Нет, «душа» – это не эвфемизм. Это реальность. И душа не ждет «кого-нибудь». Ей, душе, не все равно, кого полюбить! То, что мы называем душой человека, – это лишь половинка его души. Половинки, затерявшиеся в мире, ищут друг друга. И, лишь найдя, сливаются воедино, образуя единую и цельную душу. А если половинка твоей души, заблудившись в повседневности, по ошибке соединится не со своей половинкой, то потом, встретив настоящую, ты даже не сумеешь вспомнить имени той, которую так долго по ошибке принимал за нее. Потому что любовь – это прорыв в сверхреальность.
Если даже стать на точку зрения Зощенко и счесть такой взгляд на вещи обманом (в лучшем случае – самообманом), придется признать, что интеллигенты (во всяком случае, лучшие из них) обманывают себя и других не из грубых корыстных побуждений. Этот самообман им жизненно необходим. Интеллигент просто не в силах продолжать свое земное существование, зная, что человек – это всего лишь атом, жалкая пылинка, бессмысленно затерявшаяся в необъятных просторах Вселенной. Уже одно только допущение правомерности такого взгляда на жизнь подводит интеллигента к самому краю пропасти, ставит его на грань самоубийства.

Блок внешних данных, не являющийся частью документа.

== job 5142 ==
==> flow/design.v (excerpt) <==
module systolic_top (
    input  logic         i_clk,
    input  logic         i_nrst,
    input  logic         i_reg_clear,
    input  logic         i_pe_en,
    input  logic         i_psum_out_en,
    input  logic [1:0]   i_mode,
    input  logic [63:0]  i_ifmap,    
    input  logic [7:0]   i_weight,
    output logic [127:0] o_ofmap     
);
Settings: LEC_CHECK=0, ABC_AREA=1, CAP_MARGIN=10, CELL_PAD_IN_SITES_DETAIL_PLACEMENT=0, CELL_PAD_IN_SITES_GLOBAL_PLACEMENT=0, CORE_MARGIN=2, CORE_UTILIZATION=72, CTS_CLUSTER_SIZE=72, GPL_TIMING_DRIVEN=1, HOLD_SLACK_MARGIN=0.27, MAX_ROUTING_LAYER=met4, PLACE_DENSITY_LB_ADDON=0.01, SETUP_SLACK_MARGIN=1.73, SLEW_MARGIN=20; clock period 5.95 ns.
run.sh (not shown) runs the stock make flow with config.mk's settings and CLKGATE_MAP_FILE=.
Job 5142 failed in clock tree synthesis (4_1_cts) with DPL-0038.
Inputs modified between job 5142 and job 3155:
- ABC_AREA removed (was 1)
- SETUP_SLACK_MARGIN removed (was 1.73)
- CAP_MARGIN changed from 10 to 20
- CELL_PAD_IN_SITES_GLOBAL_PLACEMENT removed (was 0)
- GPL_TIMING_DRIVEN removed (was 1)
- PLACE_DENSITY_LB_ADDON removed (was 0.01)
- CELL_PAD_IN_SITES_DETAIL_PLACEMENT removed (was 0)
- CORE_UTILIZATION changed from 72 to 66
- CTS_CLUSTER_SIZE changed from 72 to 40
- HOLD_SLACK_MARGIN removed (was 0.27)
- the clock period (ns, I/O delays scaled along) changed from 5.95 to 7.79
Results
Run status, job 3155: aborted in global routing (5_1_grt), error GRT-0232. [job 3155] height of the die rose about 1.6% relative to job 5142. Relative to job 5142, the placed instance area of job 3155 is lower by 8400 sq um. Job 3155 vs job 5142 — area of the chip climbed by a few percent. Synthesized cell count: job 3155 vs job 5142 down 1,921. As of job 3155, cell count after placement had fallen by more than 10% compared to job 5142. Diff job 5142 -> job 3155: share of synthesized area spent on multiplexers shows an increase of 2.6 points, sequential share of the synthesized area shows an increase of 0.74 points.
Inputs modified between job 3155 and job 3733:
- MAX_ROUTING_LAYER: met4 -> unset
- TNS_END_PERCENT: unset -> 10
- CTS_CLUSTER_SIZE: 40 -> unset
- CORE_UTILIZATION: 66 -> 72
- CTS_CLUSTER_DIAMETER: unset -> 66
- the clock period (ns, I/O delays scaled along): 7.79 -> 7.83
[summary]
Going from job 3155 to job 3733, number of cells in the design after placement has decreased, routability congestion estimate has decreased, core area has decreased, post-place instance area has decreased, pre-placement core utilization has increased.
Job 3733 -> job 3155: sequential share of the synthesized area delta 0, exact match
Compared with job 3155, in job 3733 die area shows a reduction of about 8%, number of post-CTS setup repair buffers moved down, row count went down by 3.8%.
Compared with job 3155, job 3733 shows die span in x lower by 4.2%.
global routing (5_1_grt): job 3733 exited with error
From job 3155 to job 3733, proportion of synthesized area in mux cells did not move at all.
Input changes introduced in job 6056 (baseline for comparison: job 3733):
- a change of CORE_UTILIZATION from 72 to 40
- a deleted CTS_CLUSTER_DIAMETER that had been 66
- a deleted TNS_END_PERCENT that had been 10
- a change of the clock period (ns, I/O delays scaled along) from 7.83 to 10.0
Findings:
Total die size deteriorates in job 6056 relative to job 3733.
The higher area of the core region came out of job 6056.
The horizontal extent of the die in job 3733 is 0.75 times that in job 6056.
Job 6056 has completed all stages; timing, DRC and antenna checks passed.
Setup changes, job 6056 to job 5721
- CELL_PAD_IN_SITES_DETAIL_PLACEMENT now 0, previously not set
- CAP_MARGIN now 35, was 20
- TNS_END_PERCENT now 65, previously not set
- ABC_AREA now 1, previously not set
- CORE_UTILIZATION now 21, was 40
- CTS_CLUSTER_DIAMETER now 77, previously not set
- MAX_ROUTING_LAYER now met4, previously not set
Findings:
- Synthesized area per cell of job 5721 falls short of that of job 6056 by more than 10%.
- | total number of vias | job 5721 vs job 6056 | 9,992 higher |
- Final RePlAce weighted congestion of job 6056 is on par with job 5721.
- Run comparison: job 6056 start point of the critical path i_mode[0]; job 5721 start point of the critical path i_mode[1]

«Без знания того, что я такое и зачем я здесь, нельзя жить. А знать я этого не могу, следовательно, нельзя жить», – говорил себе Левин.
«В бесконечном времени, в бесконечности материи, в бесконечном пространстве выделяется пузырек-организм, и пузырек этот подержится и лопнет, и пузырек этот – я».
Это была мучительная неправда, но это был единственный, последний результат вековых трудов мысли человеческой в этом направлении.
Это было то последнее верование, на котором строились все, почти во всех отраслях, изыскания человеческой мысли. Это было царствующее убеждение, и Левин из всех других объяснений, как все-таки более ясное, невольно, сам не зная когда и как, усвоил именно это.
Но это не только была неправда, это была жестокая насмешка какой-то злой силы, злой, противной и такой, которой нельзя было подчиняться.
Надо было избавиться от этой силы. И избавление было в руках каждого. Надо было прекратить эту зависимость от зла. И было одно средство – смерть.
И, счастливый семьянин, здоровый человек, Левин был несколько раз так близок к самоубийству, что спрятал шнурок, чтобы не повеситься на нем, и боялся ходить с ружьем, чтобы не застрелиться.
Но Левин не застрелился и не повесился и продолжал жить.
(Лев Толстой)

Левин не застрелился и не повесился, потому что сумел уверить себя, что он – не атом, не пузырек, наполненный тщетой, который «подержится и лопнет». Он нашел свой путь к звездам, нашел способ утвердить свое равенство с «прекрасным созвездием Большой Медведицы», с этим бесконечным звездным миром, со всей Вселенной.
Вероятно, это далось ему без большого труда (иначе, надо полагать, он уж как-нибудь исхитрился бы разыскать шнурок, который сам же от себя спрятал).
В последующую эпоху интеллигенту, переживающему кризисы такого рода, было куда труднее. Но путь к спасению для него был – все тот же.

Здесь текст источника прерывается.